It may not be common for natural hair to be brought up during a national presidential town hall, but one attendee used the topic to talk about a more pivotal issue in America. Columbia College junior Kyla Gray was given the mic at the Democratic Town Hall Tuesday to pose a question to Democrat presidential nominee Hillary Clinton; she opened the conversation with an anecdote on her treatment from others after making a major hair change.
“Recently I started wearing my hair natural,” the 22-year-old began, “and I’ve noticed a difference in the way some people address and look at me.”
But, Gray didn’t address her hair just to talk about it — the miniscule reaction others have to her hair stems from the larger problem of racism.
“In the wake of things like Ferguson and Black Lives Matter and the recent backlash against Beyoncé for her ‘Formation’ video, there have been a lot of racial tensions recently in our nation,” she said. “So my question to you is: what do you intend to do to fix the broken racial relations in our nation?”
Clinton first acknowledged Gray’s honesty about her experience before addressing the consequences of racism on several societal levels and the responsibility that white Americans have in tackling it.
“First of all, thank you for being so candid and brave to stand up and say this about yourself,” Clinton said. “I believe strongly that we have to deal with systemic racism, and systemic racism is found in our criminal justice system, it’s found in housing, in job opportunities, in education, and it’s also cultural.”

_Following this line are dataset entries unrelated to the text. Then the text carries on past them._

[src/rtl/key_pkg.sv]
// Shared constants for the key event FIFO: event word layout and default depth.
package key_pkg;
   localparam int KEY_W      = 5;   // strobe + code
   localparam int KEY_CODE_W = 4;
   localparam int KEY_STROBE = 4;   // bit index of the one-cycle strobe
   localparam int KEY_DEPTH  = 8;
endpackage

[src/rtl/key_fifo_mem.sv]
// FIFO storage: synchronous write, asynchronous (show-ahead) read.
module key_fifo_mem #(
   parameter  int DEPTH  = 8,
   parameter  int CODE_W = 4,
   localparam int AW     = $clog2(DEPTH)
) (
   input  logic              newClock,
   input  logic              wrEn,
   input  logic [AW-1:0]     wrAddr,
   input  logic [CODE_W-1:0] wrData,
   input  logic [AW-1:0]     rdAddr,
   output logic [CODE_W-1:0] rdData
);
   logic [CODE_W-1:0] mem [DEPTH];

   always_ff @(posedge newClock)
      if (wrEn) mem[wrAddr] <= wrData;

   assign rdData = mem[rdAddr];
endmodule
**src/rtl/tlb_pkg.sv**
```systemverilog
// Shared types and constants for the CP0 TLB register block: packed TLB entry
// layout, CP0 register numbers and the TLBP/TLBR sequencer states.
package tlb_pkg;

  typedef struct packed {
    logic [19:0] pfn;
    logic [2:0]  c;
    logic        d;
    logic        v;
  } tlb_page_t;

  typedef struct packed {
    logic [18:0] vpn2;
    logic [7:0]  asid;
    logic        g;
    tlb_page_t   p0;
    tlb_page_t   p1;
    logic [7:0]  pad;
  } tlb_entry_t;

  localparam logic [4:0] CP0_INDEX    = 5'd0;
  localparam logic [4:0] CP0_RANDOM   = 5'd1;
  localparam logic [4:0] CP0_ENTRYLO0 = 5'd2;
  localparam logic [4:0] CP0_ENTRYLO1 = 5'd3;
  localparam logic [4:0] CP0_WIRED    = 5'd6;
  localparam logic [4:0] CP0_BADVADDR = 5'd8;
  localparam logic [4:0] CP0_ENTRYHI  = 5'd10;

  typedef enum logic [1:0] {
    ST_IDLE  = 2'd0,
    ST_PROBE = 2'd1,
    ST_READ  = 2'd2
  } tlb_fsm_e;

endpackage

```
**src/rtl/cp0_random_counter.sv**
```systemverilog
// Random/Wired pair: Random walks down from RANDOM_RESET to Wired (or 0) and
// wraps, so TLBWR never lands on a wired entry.
module cp0_random_counter #(
  parameter int IDX_W        = 4,
  parameter int RANDOM_RESET = 15
) (
  input  logic             clk,
  input  logic             rst,
  input  logic             wired_we,
  input  logic [IDX_W-1:0] wired_wdata,
  output logic [IDX_W-1:0] wired,
  output logic [IDX_W-1:0] random
);

  localparam logic [IDX_W-1:0] RAND_INIT = IDX_W'(RANDOM_RESET);

  always_ff @(posedge clk) begin
    if (rst) begin
      wired  <= '0;
      random <= RAND_INIT;
    end else if (wired_we) begin
      wired  <= wired_wdata;
      random <= RAND_INIT;
    end else if (random == wired || random == '0) begin
      random <= RAND_INIT;
    end else begin
      random <= random - IDX_W'(1);
    end
  end

endmodule

```
**src/rtl/cp0_tlb_regs.sv**
```systemverilog
// CP0 TLB management registers: software access, TLBP/TLBR sequencing and
// exception-time loading of EntryHi/BadVAddr, feeding the TLB array.
module cp0_tlb_regs
  import tlb_pkg::*;
#(
  parameter int TLB_ENTRIES  = 16,
  parameter int IDX_W        = $clog2(TLB_ENTRIES),
  parameter int RANDOM_RESET = TLB_ENTRIES - 1
) (
  input  logic             clk,
  input  logic             rst,
  input  logic             mtc0_en,
  input  logic [4:0]       mtc0_addr,
  input  logic [31:0]      mtc0_data,
  input  logic [4:0]       mfc0_addr,
  output logic [31:0]      mfc0_data,
  input  logic             tlbp_req,
  input  logic             tlbr_req,
  input  logic             tlbwi_req,
  input  logic             tlbwr_req,
  output logic             busy,
  output logic             done,
  input  logic             tlb_exc,
  input  logic [31:0]      tlb_exc_vaddr,
  output logic             tlbp,
  output logic             tlbwi,
  output logic             tlbwr,
  output logic [7:0]       curr_ASID,
  output logic [IDX_W-1:0] cp0_index,
  output logic [IDX_W-1:0] cp0_random,
  output logic [85:0]      cp0_tlb_conf_in,
  input  logic [85:0]      cp0_tlb_conf_out,
  input  logic             miss_probe,
  input  logic [IDX_W-1:0] matched_index_probe
);

  tlb_fsm_e         state, state_nxt;
  logic             index_p;
  logic [IDX_W-1:0] index_idx;
  logic [25:0]      entrylo0, entrylo1;
  logic [18:0]      entryhi_vpn2;
  logic [7:0]       entryhi_asid;
  logic [31:0]      badvaddr;
  logic [IDX_W-1:0] wired;
  tlb_entry_t       conf_rd, conf_wr;
  logic [7:0]       unused_pad;

  assign conf_rd    = cp0_tlb_conf_out;
  assign unused_pad = conf_rd.pad;

  function automatic logic wr_hit(input logic [4:0] addr);
    return mtc0_en && (mtc0_addr == addr);
  endfunction

  cp0_random_counter #(
    .IDX_W        (IDX_W),
    .RANDOM_RESET (RANDOM_RESET)
  ) u_random (
    .clk         (clk),
    .rst         (rst),
    .wired_we    (wr_hit(CP0_WIRED)),
    .wired_wdata (mtc0_data[IDX_W-1:0]),
    .wired       (wired),
    .random      (cp0_random)
  );

  always_ff @(posedge clk) begin
    if (rst) state <= ST_IDLE;
    else     state <= state_nxt;
  end

  // done/tlbp are masked during reset so an aborted sequence never commits
  always_comb begin
    state_nxt = state;
    tlbp      = 1'b0;
    done      = 1'b0;
    case (state)
      ST_IDLE: begin
        if (tlbp_req) begin
          tlbp      = !rst;
          state_nxt = ST_PROBE;
        end else if (tlbr_req) begin
          state_nxt = ST_READ;
        end
      end
      ST_PROBE, ST_READ: begin
        done      = !rst;
        state_nxt = ST_IDLE;
      end
      default: state_nxt = ST_IDLE;
    endcase
  end

  assign busy  = (state != ST_IDLE);
  assign tlbwi = tlbwi_req;
  assign tlbwr = tlbwr_req;

  // Per register: exception load beats sequencer capture beats software write
  always_ff @(posedge clk) begin
    if (rst) begin
      index_p      <= 1'b0;
      index_idx    <= '0;
      entrylo0     <= '0;
      entrylo1     <= '0;
      entryhi_vpn2 <= '0;
      entryhi_asid <= '0;
      badvaddr     <= '0;
    end else begin
      if (state == ST_PROBE) begin
        index_p <= miss_probe;
        if (!miss_probe) index_idx <= matched_index_probe;
      end else if (wr_hit(CP0_INDEX)) begin
        index_p   <= mtc0_data[31];
        index_idx <= mtc0_data[IDX_W-1:0];
      end

      if (state == ST_READ)         entrylo0 <= {conf_rd.p0, conf_rd.g};
      else if (wr_hit(CP0_ENTRYLO0)) entrylo0 <= mtc0_data[25:0];

      if (state == ST_READ)         entrylo1 <= {conf_rd.p1, conf_rd.g};
      else if (wr_hit(CP0_ENTRYLO1)) entrylo1 <= mtc0_data[25:0];

      if (tlb_exc) begin
        entryhi_vpn2 <= tlb_exc_vaddr[31:13];
      end else if (state == ST_READ) begin
        entryhi_vpn2 <= conf_rd.vpn2;
        entryhi_asid <= conf_rd.asid;
      end else if (wr_hit(CP0_ENTRYHI)) begin
        entryhi_vpn2 <= mtc0_data[31:13];
        entryhi_asid <= mtc0_data[7:0];
      end

      if (tlb_exc)                  badvaddr <= tlb_exc_vaddr;
      else if (wr_hit(CP0_BADVADDR)) badvaddr <= mtc0_data;
    end
  end

  always_comb begin
    conf_wr      = '0;
    conf_wr.vpn2 = entryhi_vpn2;
    conf_wr.asid = entryhi_asid;
    conf_wr.g    = entrylo0[0] & entrylo1[0];
    conf_wr.p0   = entrylo0[25:1];
    conf_wr.p1   = entrylo1[25:1];
  end

  assign cp0_tlb_conf_in = conf_wr;
  assign cp0_index       = index_idx;
  assign curr_ASID       = entryhi_asid;

  always_comb begin
    mfc0_data = '0;
    case (mfc0_addr)
      CP0_INDEX:    mfc0_data = {index_p, {(31-IDX_W){1'b0}}, index_idx};
      CP0_RANDOM:   mfc0_data = {{(32-IDX_W){1'b0}}, cp0_random};
      CP0_ENTRYLO0: mfc0_data = {6'b0, entrylo0};
      CP0_ENTRYLO1: mfc0_data = {6'b0, entrylo1};
      CP0_WIRED:    mfc0_data = {{(32-IDX_W){1'b0}}, wired};
      CP0_BADVADDR: mfc0_data = badvaddr;
      CP0_ENTRYHI:  mfc0_data = {entryhi_vpn2, 5'b0, entryhi_asid};
      default:      mfc0_data = '0;
    endcase
  end

endmodule

```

“We have serious challenges and I think it’s important for people, and particularly white people, to be honest about this and our experiences may not equip us to understand what our fellow African-American citizens go through every single day,” Clinton added.

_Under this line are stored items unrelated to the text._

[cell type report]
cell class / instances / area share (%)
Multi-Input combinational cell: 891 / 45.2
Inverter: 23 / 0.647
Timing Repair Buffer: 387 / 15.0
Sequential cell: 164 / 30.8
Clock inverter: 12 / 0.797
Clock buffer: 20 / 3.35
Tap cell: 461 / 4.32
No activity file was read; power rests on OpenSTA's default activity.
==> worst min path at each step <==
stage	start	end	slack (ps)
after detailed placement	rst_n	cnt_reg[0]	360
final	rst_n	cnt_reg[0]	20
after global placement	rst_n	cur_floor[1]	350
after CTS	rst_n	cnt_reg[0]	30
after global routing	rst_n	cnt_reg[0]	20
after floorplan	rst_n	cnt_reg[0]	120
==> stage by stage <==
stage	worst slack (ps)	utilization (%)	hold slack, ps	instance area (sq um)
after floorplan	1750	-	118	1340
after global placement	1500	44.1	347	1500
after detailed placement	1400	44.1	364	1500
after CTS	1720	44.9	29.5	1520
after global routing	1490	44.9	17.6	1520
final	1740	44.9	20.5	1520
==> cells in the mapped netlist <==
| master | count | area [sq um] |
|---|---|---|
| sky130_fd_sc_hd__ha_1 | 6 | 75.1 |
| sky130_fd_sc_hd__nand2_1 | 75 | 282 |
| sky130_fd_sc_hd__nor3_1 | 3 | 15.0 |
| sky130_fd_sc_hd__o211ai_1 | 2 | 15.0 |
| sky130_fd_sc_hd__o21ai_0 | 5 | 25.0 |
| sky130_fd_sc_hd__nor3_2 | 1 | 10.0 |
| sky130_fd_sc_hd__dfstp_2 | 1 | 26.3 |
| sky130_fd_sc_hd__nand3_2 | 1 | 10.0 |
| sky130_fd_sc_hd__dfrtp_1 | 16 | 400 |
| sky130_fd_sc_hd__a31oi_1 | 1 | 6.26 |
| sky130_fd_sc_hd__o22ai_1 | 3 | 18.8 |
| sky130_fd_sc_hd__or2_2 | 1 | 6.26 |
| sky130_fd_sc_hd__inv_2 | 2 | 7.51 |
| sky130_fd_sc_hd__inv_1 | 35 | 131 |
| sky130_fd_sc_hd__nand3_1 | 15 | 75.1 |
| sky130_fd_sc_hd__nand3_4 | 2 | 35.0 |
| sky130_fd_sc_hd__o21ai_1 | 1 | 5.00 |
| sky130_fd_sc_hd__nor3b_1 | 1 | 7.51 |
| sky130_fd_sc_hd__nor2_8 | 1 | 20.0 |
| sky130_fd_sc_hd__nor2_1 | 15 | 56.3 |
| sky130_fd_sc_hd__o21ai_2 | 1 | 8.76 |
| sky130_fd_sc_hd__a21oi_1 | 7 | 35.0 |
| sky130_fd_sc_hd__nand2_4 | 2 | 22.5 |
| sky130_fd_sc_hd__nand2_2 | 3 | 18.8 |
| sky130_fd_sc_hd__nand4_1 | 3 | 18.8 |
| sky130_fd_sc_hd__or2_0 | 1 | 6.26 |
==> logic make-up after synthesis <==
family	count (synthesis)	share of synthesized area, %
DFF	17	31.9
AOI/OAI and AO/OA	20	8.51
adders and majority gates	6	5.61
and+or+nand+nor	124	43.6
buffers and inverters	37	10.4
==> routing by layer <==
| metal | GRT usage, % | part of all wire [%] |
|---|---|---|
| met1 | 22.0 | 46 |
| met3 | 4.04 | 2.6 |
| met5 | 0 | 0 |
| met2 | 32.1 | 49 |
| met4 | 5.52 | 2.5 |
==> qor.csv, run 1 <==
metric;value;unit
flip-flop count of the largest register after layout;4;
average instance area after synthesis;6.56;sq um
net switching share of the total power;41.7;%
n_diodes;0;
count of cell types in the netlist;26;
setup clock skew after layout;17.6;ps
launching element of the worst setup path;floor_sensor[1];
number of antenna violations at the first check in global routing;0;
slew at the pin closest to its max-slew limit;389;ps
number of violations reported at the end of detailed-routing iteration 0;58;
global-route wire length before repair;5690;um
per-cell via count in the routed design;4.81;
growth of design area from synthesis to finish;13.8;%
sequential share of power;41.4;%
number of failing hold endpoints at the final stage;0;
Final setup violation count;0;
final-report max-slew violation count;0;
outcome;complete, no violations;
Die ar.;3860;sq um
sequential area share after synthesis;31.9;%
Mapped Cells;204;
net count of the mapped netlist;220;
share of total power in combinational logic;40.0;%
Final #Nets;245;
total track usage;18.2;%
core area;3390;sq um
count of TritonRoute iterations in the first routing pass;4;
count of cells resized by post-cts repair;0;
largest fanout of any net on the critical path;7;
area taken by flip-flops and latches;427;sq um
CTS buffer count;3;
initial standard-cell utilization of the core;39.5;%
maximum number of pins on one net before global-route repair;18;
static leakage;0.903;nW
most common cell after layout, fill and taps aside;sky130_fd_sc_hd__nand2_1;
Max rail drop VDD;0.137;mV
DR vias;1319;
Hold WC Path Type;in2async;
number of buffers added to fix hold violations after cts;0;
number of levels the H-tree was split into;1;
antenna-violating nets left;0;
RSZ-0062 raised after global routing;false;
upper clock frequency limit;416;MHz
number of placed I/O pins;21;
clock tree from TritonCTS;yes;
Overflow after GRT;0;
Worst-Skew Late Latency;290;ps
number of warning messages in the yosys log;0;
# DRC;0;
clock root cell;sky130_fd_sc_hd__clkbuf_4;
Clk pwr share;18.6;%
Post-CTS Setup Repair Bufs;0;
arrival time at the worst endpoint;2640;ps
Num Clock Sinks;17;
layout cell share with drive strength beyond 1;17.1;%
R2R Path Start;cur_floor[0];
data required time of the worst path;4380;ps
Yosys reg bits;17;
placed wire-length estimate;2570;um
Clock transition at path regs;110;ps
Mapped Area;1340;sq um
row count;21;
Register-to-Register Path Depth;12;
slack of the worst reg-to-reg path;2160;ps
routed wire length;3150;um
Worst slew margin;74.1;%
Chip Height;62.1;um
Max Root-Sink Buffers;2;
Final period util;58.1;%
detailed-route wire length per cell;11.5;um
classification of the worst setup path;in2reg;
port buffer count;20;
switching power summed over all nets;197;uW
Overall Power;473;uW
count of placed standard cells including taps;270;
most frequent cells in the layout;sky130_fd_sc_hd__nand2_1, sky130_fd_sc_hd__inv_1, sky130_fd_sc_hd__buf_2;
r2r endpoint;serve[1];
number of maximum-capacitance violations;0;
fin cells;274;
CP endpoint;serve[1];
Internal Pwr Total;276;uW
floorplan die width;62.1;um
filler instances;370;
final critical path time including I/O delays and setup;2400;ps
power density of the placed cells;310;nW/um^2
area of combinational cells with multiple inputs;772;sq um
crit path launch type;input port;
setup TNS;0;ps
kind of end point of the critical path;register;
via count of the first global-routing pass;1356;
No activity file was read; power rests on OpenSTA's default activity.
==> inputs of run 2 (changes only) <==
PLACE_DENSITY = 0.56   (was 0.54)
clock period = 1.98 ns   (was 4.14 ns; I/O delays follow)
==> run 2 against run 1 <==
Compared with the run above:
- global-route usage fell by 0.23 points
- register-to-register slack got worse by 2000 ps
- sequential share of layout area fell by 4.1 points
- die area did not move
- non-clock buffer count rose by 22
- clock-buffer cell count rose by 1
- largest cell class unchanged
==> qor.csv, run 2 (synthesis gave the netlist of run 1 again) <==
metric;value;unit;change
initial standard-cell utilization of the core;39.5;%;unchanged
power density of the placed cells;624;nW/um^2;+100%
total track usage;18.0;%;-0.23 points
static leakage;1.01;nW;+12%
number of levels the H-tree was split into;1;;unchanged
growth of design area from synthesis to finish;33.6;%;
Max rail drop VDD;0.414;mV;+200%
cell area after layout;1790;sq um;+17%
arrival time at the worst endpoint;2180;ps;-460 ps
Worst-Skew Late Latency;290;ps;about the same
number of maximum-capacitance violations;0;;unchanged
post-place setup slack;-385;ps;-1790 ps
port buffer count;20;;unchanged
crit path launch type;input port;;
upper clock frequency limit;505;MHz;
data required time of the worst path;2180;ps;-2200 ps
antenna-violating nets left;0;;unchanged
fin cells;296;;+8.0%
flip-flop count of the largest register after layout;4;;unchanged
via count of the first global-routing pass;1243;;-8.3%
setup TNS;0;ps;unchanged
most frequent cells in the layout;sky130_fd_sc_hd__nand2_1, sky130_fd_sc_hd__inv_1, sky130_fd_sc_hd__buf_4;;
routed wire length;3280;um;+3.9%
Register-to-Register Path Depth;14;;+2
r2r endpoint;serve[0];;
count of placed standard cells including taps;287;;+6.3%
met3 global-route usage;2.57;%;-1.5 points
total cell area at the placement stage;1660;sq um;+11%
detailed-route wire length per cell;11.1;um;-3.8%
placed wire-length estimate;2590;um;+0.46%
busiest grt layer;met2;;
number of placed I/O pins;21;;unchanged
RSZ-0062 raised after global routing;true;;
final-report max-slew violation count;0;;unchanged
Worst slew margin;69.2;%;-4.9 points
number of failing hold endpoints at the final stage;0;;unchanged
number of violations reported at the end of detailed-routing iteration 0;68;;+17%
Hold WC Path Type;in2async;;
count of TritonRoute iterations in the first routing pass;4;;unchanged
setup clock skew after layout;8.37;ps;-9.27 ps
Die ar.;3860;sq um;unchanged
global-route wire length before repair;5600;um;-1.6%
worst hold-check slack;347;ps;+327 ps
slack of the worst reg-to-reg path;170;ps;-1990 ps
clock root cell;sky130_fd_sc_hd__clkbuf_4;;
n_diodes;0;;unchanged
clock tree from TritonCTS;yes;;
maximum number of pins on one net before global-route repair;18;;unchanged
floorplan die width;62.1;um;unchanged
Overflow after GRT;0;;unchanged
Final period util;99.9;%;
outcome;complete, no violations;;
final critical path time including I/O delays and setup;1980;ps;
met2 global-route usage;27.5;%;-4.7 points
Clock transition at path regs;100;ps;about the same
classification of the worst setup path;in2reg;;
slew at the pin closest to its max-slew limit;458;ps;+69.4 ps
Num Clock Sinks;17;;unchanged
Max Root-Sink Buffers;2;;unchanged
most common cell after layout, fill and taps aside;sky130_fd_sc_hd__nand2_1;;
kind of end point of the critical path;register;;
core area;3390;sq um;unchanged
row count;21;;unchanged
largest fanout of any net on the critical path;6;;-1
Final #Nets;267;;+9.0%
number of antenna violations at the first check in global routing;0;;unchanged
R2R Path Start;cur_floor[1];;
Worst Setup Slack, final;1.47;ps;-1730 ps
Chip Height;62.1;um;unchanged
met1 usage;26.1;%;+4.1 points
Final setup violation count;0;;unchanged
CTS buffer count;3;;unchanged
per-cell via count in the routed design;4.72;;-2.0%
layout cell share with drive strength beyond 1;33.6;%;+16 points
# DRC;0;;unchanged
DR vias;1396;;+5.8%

But Clinton’s response took an unexpected turn afterwards when she tried to level with Gray, bringing up her own hair journey. "You have a right to wear your hair any way you want to,” she said before responding to Gray’s question. “That’s your right. As somebody who, ya know, has had a lot of different hairstyles, I say that from some personal experience.”
Black women have long faced criticism and discrimination for wearing their hair natural instead of adopting European beauty standards of long, straight hair. Beyonce has received her fair share of criticism for not “taming” her daughter’s hair (although she’s been accused of wanting to “be white” because of her preference for long, blonde hair). But, she’s chosen to finally address that critique in her music. In the lyrics to her song, “Formation,“ she declares, “I like my baby hair with baby hair and Afros,” as her daughter, Blue Ivy, smiles in the video. Beyonce isn’t the only one who’s dealt with this issue, as Jet magazine points out, Brad Pitt and Angelina Jolie’s Ethiopian-born daughter was also put under a microscope for looking “wild” and “unruly” when she was just sporting her natural hair in a short afro.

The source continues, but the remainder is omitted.